Short-term intermittent PTH 1-34 administration and bone marrow blood vessel ossification in Mature and Middle-Aged C57BL/6 mice.

Intermittent parathyroid hormone (PTH) administration augments bone and progressive bone marrow blood vessel (BMBV) ossification occurs with advancing age. Since intermittent PTH administration augments bone, it may also serve to increase BMBV ossification. We assessed the influence of 5- and 10-days of intermittent PTH 1-34 administration on trabecular and cortical bone and BMBV ossification in mature (6-8 mon; n = 30) and middle-aged (10-12 mon; n = 30) male and female C57BL/6 mice.
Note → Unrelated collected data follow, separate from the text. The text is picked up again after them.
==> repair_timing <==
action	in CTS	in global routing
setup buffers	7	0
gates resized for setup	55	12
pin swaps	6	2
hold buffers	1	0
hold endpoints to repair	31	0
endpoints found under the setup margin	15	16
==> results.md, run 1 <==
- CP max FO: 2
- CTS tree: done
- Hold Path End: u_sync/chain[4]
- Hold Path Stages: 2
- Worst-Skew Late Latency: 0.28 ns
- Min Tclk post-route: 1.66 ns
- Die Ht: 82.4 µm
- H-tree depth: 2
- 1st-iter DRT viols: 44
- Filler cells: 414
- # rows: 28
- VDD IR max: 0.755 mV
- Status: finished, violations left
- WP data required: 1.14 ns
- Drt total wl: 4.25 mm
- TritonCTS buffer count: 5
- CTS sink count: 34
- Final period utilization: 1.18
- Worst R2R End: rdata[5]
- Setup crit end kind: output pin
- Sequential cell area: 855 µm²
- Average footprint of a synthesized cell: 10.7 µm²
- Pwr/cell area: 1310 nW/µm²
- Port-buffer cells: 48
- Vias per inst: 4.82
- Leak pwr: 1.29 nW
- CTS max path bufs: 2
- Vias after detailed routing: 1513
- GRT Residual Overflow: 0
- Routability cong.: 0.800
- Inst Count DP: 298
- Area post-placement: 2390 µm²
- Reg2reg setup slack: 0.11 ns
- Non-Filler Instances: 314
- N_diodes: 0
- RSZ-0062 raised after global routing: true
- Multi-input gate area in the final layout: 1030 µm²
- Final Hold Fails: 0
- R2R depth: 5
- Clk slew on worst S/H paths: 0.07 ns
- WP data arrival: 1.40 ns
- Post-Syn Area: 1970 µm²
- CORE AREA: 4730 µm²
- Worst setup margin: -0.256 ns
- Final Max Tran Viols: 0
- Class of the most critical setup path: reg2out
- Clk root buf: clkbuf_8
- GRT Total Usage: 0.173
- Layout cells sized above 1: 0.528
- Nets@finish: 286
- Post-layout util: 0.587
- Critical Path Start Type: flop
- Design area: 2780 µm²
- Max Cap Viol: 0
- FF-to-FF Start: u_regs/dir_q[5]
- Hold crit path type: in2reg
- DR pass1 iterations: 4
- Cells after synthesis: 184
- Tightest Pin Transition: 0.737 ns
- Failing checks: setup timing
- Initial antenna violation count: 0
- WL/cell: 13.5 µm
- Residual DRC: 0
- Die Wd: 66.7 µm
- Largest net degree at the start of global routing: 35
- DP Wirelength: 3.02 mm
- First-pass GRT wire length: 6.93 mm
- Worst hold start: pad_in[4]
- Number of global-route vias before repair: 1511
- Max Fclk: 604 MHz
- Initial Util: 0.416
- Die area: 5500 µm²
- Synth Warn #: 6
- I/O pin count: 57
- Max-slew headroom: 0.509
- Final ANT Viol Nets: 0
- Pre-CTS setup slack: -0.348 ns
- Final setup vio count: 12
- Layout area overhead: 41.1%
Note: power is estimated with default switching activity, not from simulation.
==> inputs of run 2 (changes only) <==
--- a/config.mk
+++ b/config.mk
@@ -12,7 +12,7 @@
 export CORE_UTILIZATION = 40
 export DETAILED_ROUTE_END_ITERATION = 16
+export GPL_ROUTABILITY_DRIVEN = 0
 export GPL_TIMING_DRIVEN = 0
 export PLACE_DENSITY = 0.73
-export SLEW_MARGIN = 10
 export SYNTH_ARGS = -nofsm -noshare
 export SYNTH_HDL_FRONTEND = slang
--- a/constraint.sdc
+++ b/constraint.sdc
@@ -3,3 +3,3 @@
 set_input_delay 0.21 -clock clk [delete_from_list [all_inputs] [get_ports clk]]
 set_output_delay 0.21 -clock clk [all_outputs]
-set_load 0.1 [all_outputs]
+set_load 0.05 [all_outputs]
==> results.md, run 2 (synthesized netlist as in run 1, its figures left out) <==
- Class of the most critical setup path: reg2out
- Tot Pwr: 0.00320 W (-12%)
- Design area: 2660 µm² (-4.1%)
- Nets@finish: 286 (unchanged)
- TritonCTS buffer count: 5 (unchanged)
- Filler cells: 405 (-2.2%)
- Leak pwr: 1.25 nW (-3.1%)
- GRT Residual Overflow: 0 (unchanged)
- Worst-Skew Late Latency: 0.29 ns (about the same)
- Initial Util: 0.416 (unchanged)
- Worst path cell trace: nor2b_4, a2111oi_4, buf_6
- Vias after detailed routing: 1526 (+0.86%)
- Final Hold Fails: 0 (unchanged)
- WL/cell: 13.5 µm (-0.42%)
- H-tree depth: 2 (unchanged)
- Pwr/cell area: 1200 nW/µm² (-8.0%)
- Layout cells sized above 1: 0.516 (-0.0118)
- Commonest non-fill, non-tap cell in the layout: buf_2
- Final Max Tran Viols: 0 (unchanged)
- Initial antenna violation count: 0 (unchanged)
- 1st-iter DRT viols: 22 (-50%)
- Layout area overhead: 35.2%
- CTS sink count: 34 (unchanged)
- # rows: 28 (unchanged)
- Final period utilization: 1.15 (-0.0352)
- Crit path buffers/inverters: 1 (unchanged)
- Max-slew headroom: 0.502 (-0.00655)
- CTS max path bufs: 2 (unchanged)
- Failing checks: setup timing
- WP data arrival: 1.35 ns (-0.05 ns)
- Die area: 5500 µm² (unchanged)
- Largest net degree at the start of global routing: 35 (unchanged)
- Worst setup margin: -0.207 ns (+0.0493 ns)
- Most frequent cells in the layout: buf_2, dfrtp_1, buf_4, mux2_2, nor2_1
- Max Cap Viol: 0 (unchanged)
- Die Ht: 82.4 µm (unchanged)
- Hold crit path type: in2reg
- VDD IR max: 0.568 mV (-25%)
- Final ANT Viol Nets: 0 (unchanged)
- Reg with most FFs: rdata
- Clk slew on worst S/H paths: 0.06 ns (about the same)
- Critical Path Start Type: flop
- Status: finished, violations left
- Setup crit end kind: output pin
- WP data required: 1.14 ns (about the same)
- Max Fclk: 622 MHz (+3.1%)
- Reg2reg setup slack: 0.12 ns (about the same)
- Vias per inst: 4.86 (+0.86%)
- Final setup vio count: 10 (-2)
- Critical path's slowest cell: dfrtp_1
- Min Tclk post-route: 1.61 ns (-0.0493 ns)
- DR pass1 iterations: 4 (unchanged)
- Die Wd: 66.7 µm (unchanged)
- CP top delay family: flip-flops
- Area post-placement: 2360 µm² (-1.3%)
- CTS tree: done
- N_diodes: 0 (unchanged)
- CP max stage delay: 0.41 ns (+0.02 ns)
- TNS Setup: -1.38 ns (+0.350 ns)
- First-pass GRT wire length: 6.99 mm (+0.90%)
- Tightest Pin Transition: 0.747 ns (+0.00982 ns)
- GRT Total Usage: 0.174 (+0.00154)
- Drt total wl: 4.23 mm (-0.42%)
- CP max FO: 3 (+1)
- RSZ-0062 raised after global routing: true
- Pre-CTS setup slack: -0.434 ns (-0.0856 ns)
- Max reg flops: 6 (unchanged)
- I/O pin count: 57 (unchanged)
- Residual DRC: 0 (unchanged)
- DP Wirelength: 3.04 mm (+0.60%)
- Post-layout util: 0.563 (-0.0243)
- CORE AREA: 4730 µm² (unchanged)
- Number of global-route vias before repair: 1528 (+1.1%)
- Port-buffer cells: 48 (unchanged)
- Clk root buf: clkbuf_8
$ cat src/rtl/lnf_pkg.sv
package lnf_pkg;

   typedef enum logic [1:0] {
      EV_NONE = 2'b00,
      EV_RISE = 2'b01,
      EV_FALL = 2'b10
   } lnf_event_e;

   function automatic int unsigned lnf_max(input int unsigned a, input int unsigned b);
      return (a > b) ? a : b;
   endfunction

endpackage

$ cat src/rtl/lnf_sync.sv
module lnf_sync #(
   parameter int unsigned STAGES    = 2,
   parameter logic        RESET_VAL = 1'b1
) (
   input  logic clk,
   input  logic rst_n,
   input  logic d_i,
   output logic q_o
);

   logic [STAGES-1:0] chain_q;

   generate
      if (STAGES < 2) begin : g_bad_stages
         $error("lnf_sync: STAGES must be at least 2");
      end

      for (genvar i = 0; i < STAGES; i++) begin : g_stage
         if (i == 0) begin : g_first
            always_ff @(posedge clk) begin
               if (!rst_n) chain_q[0] <= RESET_VAL;
               else        chain_q[0] <= d_i;
            end
         end else begin : g_next
            always_ff @(posedge clk) begin
               if (!rst_n) chain_q[i] <= RESET_VAL;
               else        chain_q[i] <= chain_q[i-1];
            end
         end
      end
   endgenerate

   assign q_o = chain_q[STAGES-1];

endmodule

$ cat src/rtl/lnf_thresh_decode.sv
module lnf_thresh_decode #(
   parameter int unsigned FIELD_W = 2,
   parameter int unsigned CNT_W   = 4
) (
   input  logic [FIELD_W-1:0] field_i,
   output logic [CNT_W:0]     need_o
);

   localparam int unsigned PAD_W = CNT_W + 1 - FIELD_W;

   generate
      if (CNT_W < FIELD_W) begin : g_bad_width
         $error("lnf_thresh_decode: CNT_W narrower than FIELD_W");
      end
   endgenerate

   // A field value v asks for v+1 consecutive samples.
   assign need_o = {{PAD_W{1'b0}}, field_i} + {{CNT_W{1'b0}}, 1'b1};

endmodule

$ cat src/rtl/lnf_run_counter.sv
module lnf_run_counter #(
   parameter int unsigned CNT_W = 4
) (
   input  logic             clk,
   input  logic             rst_n,
   input  logic             clear_i,
   input  logic             inc_i,
   output logic [CNT_W-1:0] cnt_o
);

   logic [CNT_W-1:0] cnt_q;

   always_ff @(posedge clk) begin
      if (!rst_n)       cnt_q <= '0;
      else if (clear_i) cnt_q <= '0;
      else if (inc_i)   cnt_q <= cnt_q + 1'b1;
   end

   assign cnt_o = cnt_q;

endmodule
Mice were divided accordingly: control (CON) and 5-days (5dPTH) and 10-days (10dPTH) of PTH. Mice were given PBS (50 μl) or PTH 1-34 (43 μg/kg/d) for 5- and 10-consecutive days. Trabecular bone microarchitecture (i.e., BV/TV [%], Tb.Th [μm], Tb.N [/mm], and Tb.Sp [μm]) was assessed in the distal femoral metaphysis and cortical bone parameters (i.e., Ct.Th [μm] and CSMI [mm4 ]) at the femoral mid-shaft. BMBV ossification (i.e., ossified vessel volume [OsVV, %] and ossified vessel thickness [OsV.Th, μm]) was assessed in the medullary cavity of the femoral shaft. All parameters were determined by μCT. At this sample size, no gender-related differences were observed so female and male data were pooled. There were no main effects nor interactions for trabecular microarchitecture and Ct.Th. However, CSMI was larger (p < 0.05) in Middle-Age vs. Mature and larger (p < 0.05) in CON and 10dPTH vs. 5dPTH. OsVV tended (p = 0.057) to be higher (0.18 ± 0.04% vs. 0.09 ± 0.02%, respectively) and OsV.Th was higher (p < 0.05; 17.4 ± 1.6 μm vs. 12.1 ± 1.4 μm, respectively) in Middle-Aged vs. Mature mice. OsVV was not altered, but ossified vessels tended (p = 0.08) to be thicker in 10dPTH (17.6 ± 2.0 μm) vs. CON (12.5 ± 1.7 μm). No interactions were observed for OsVV and OsV.Th. In conclusion, this is the first report of ossified BMBV in C57BL/6 mice. The increased OsV.Th in Middle-Aged mice coincides with previous reports of increased OsVV in aged rats. The tendency of augmented OsV.Th in 10dPTH suggests that this treatment may ultimately impair the patency of bone marrow blood vessels.